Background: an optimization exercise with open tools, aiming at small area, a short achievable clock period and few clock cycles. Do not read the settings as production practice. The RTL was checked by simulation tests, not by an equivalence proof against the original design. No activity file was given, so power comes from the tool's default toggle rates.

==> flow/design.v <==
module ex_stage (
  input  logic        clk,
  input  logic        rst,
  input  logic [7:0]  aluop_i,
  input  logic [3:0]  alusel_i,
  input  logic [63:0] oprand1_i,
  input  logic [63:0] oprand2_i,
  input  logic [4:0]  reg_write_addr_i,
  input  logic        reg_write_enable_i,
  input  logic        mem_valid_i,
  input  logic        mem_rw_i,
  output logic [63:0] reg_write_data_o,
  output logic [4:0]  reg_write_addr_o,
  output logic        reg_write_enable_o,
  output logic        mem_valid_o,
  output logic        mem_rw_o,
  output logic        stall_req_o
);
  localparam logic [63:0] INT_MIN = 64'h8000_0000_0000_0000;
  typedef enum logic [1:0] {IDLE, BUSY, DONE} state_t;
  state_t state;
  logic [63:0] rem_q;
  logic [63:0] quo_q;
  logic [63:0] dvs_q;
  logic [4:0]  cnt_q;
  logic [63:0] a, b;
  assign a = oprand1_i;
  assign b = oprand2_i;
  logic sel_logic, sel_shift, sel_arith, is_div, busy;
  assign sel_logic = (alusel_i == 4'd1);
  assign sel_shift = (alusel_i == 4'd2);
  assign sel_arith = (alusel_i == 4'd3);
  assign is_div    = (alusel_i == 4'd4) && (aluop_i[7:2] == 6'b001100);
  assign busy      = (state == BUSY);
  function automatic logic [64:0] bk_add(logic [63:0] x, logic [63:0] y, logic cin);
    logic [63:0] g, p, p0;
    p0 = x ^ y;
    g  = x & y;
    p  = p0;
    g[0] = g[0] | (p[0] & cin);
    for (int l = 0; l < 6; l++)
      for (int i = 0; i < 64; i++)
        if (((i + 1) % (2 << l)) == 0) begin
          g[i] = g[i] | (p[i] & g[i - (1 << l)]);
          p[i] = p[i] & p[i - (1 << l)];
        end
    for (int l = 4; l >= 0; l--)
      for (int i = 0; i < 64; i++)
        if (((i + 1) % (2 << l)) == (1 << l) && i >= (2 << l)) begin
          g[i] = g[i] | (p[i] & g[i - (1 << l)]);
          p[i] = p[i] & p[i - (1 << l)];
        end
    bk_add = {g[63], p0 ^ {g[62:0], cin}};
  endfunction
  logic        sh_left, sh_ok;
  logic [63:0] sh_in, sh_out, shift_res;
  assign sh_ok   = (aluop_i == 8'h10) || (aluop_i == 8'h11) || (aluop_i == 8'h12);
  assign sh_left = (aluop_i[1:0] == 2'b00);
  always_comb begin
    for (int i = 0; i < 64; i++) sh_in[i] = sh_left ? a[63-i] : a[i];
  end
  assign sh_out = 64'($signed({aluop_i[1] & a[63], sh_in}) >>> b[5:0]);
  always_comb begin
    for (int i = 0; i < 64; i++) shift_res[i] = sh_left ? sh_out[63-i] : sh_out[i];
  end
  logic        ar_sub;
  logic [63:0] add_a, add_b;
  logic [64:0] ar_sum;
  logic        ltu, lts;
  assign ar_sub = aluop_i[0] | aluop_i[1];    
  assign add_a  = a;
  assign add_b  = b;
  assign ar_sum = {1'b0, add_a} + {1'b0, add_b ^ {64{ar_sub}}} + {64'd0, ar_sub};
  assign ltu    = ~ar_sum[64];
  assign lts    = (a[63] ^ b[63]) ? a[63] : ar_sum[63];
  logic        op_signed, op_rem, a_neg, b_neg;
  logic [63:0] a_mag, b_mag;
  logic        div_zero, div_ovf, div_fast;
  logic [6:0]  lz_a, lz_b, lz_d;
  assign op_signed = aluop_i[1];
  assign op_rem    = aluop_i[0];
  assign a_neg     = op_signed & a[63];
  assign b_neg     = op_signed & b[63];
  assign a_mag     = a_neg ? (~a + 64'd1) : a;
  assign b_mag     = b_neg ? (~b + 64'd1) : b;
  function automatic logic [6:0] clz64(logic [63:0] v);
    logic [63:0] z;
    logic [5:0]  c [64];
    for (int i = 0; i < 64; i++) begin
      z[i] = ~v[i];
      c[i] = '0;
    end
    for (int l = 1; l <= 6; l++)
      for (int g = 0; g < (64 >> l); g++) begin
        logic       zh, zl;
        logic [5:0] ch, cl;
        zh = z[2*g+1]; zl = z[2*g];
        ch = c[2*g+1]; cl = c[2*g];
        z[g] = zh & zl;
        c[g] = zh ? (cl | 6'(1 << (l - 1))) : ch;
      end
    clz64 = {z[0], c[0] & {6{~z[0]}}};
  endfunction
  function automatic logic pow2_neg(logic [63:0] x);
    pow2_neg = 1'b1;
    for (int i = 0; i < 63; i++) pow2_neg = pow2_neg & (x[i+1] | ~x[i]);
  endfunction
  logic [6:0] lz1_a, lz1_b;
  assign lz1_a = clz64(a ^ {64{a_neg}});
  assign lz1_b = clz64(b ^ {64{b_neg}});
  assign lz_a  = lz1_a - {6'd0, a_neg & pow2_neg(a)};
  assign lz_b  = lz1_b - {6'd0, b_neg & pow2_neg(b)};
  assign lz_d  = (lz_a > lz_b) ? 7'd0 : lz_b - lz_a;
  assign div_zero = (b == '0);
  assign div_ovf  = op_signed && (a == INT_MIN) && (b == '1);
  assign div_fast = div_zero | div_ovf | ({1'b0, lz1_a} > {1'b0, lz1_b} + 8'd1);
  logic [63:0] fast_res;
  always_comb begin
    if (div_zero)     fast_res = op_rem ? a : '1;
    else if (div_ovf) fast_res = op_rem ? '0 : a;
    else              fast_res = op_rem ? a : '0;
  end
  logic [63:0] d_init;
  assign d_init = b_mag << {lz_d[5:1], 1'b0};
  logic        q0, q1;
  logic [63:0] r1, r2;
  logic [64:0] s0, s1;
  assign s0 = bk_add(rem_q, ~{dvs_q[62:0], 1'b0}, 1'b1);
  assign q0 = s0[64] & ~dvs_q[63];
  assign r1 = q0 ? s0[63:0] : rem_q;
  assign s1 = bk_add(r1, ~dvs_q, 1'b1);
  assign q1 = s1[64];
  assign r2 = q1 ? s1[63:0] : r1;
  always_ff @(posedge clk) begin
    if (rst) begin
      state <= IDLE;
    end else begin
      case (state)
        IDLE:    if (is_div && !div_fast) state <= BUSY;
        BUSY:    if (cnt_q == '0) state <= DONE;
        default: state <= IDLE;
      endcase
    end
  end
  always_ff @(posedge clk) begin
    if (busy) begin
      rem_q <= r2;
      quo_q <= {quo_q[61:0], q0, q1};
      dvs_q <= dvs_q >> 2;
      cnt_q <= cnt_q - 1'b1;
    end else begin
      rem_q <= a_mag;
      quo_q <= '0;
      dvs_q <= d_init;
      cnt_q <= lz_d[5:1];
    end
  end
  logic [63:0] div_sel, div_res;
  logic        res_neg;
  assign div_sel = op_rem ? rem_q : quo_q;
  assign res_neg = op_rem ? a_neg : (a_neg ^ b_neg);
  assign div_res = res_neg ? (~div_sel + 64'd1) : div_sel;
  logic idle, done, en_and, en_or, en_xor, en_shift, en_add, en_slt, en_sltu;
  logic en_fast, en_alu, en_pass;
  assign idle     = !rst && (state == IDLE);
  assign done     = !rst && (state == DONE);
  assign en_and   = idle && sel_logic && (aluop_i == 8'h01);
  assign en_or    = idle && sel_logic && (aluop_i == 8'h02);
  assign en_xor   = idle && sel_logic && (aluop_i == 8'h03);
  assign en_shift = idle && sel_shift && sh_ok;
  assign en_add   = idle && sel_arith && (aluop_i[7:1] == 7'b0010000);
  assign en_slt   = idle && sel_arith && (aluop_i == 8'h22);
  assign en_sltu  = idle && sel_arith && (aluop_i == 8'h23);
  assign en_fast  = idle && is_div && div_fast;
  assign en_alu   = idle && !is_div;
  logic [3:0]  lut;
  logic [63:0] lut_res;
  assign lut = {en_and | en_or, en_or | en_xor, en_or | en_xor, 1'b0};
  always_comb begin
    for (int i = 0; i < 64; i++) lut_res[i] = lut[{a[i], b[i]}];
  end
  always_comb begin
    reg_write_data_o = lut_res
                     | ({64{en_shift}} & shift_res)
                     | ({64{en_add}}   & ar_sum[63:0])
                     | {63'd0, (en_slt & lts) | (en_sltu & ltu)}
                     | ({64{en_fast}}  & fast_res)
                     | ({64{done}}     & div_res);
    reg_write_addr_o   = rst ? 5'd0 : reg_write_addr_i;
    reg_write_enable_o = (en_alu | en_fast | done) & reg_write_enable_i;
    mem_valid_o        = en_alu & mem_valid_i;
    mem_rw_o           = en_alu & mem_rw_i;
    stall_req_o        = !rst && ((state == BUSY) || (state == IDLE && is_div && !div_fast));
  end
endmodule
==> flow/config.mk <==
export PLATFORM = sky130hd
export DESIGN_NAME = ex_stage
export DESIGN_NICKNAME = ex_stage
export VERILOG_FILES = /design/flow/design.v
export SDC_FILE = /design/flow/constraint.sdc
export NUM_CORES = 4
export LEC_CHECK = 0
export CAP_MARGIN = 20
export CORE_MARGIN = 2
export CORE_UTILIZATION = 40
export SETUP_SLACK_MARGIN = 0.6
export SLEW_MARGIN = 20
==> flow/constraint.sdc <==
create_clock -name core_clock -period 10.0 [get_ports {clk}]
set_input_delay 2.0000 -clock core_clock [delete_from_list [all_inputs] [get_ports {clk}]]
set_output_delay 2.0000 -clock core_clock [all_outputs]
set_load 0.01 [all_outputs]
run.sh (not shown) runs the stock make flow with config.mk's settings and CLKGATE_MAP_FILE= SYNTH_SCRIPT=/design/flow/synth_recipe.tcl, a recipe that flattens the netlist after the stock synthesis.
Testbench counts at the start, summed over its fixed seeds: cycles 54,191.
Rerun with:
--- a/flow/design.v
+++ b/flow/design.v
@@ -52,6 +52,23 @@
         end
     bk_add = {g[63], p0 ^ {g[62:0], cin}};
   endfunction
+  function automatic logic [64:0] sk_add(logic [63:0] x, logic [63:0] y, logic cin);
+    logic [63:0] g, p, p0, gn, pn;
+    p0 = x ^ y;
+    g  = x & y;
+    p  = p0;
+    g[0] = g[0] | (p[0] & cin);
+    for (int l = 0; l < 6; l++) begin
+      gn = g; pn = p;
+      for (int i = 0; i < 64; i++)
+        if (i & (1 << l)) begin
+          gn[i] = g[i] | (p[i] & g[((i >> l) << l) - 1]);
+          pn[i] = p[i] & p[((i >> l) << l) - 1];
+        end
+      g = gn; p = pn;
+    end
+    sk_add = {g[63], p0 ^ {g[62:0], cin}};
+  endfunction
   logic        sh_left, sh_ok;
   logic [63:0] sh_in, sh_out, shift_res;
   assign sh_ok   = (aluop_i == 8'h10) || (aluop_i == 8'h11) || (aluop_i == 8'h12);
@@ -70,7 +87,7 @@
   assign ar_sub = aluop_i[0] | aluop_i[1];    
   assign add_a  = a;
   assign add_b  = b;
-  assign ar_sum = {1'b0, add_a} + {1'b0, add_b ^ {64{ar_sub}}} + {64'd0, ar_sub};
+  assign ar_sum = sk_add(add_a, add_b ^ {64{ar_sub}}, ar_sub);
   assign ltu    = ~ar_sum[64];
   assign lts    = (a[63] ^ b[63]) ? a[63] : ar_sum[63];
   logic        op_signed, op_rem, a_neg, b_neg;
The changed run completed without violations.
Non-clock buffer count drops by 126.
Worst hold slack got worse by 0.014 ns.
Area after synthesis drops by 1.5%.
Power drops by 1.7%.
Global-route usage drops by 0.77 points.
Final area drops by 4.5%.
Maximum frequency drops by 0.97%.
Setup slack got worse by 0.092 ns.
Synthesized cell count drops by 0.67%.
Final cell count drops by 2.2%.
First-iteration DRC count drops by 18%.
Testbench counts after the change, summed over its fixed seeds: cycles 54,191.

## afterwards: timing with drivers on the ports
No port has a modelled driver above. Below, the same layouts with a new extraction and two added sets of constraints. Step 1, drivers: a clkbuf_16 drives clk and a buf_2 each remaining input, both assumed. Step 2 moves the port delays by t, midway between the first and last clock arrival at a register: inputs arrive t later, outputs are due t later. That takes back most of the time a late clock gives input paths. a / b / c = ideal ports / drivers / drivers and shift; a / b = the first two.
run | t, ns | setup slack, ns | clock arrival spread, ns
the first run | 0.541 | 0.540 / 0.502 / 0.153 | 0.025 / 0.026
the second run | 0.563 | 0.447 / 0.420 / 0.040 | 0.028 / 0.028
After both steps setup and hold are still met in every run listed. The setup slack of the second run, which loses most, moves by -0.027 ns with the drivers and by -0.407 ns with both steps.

▬▬▬

### Assignment
Scan the entries above for the string "automatic", and copy every line where it turns up.

### Response to the exercise
  function automatic logic [64:0] bk_add(logic [63:0] x, logic [63:0] y, logic cin);
  function automatic logic [6:0] clz64(logic [63:0] v);
  function automatic logic pow2_neg(logic [63:0] x);
+  function automatic logic [64:0] sk_add(logic [63:0] x, logic [63:0] y, logic cin);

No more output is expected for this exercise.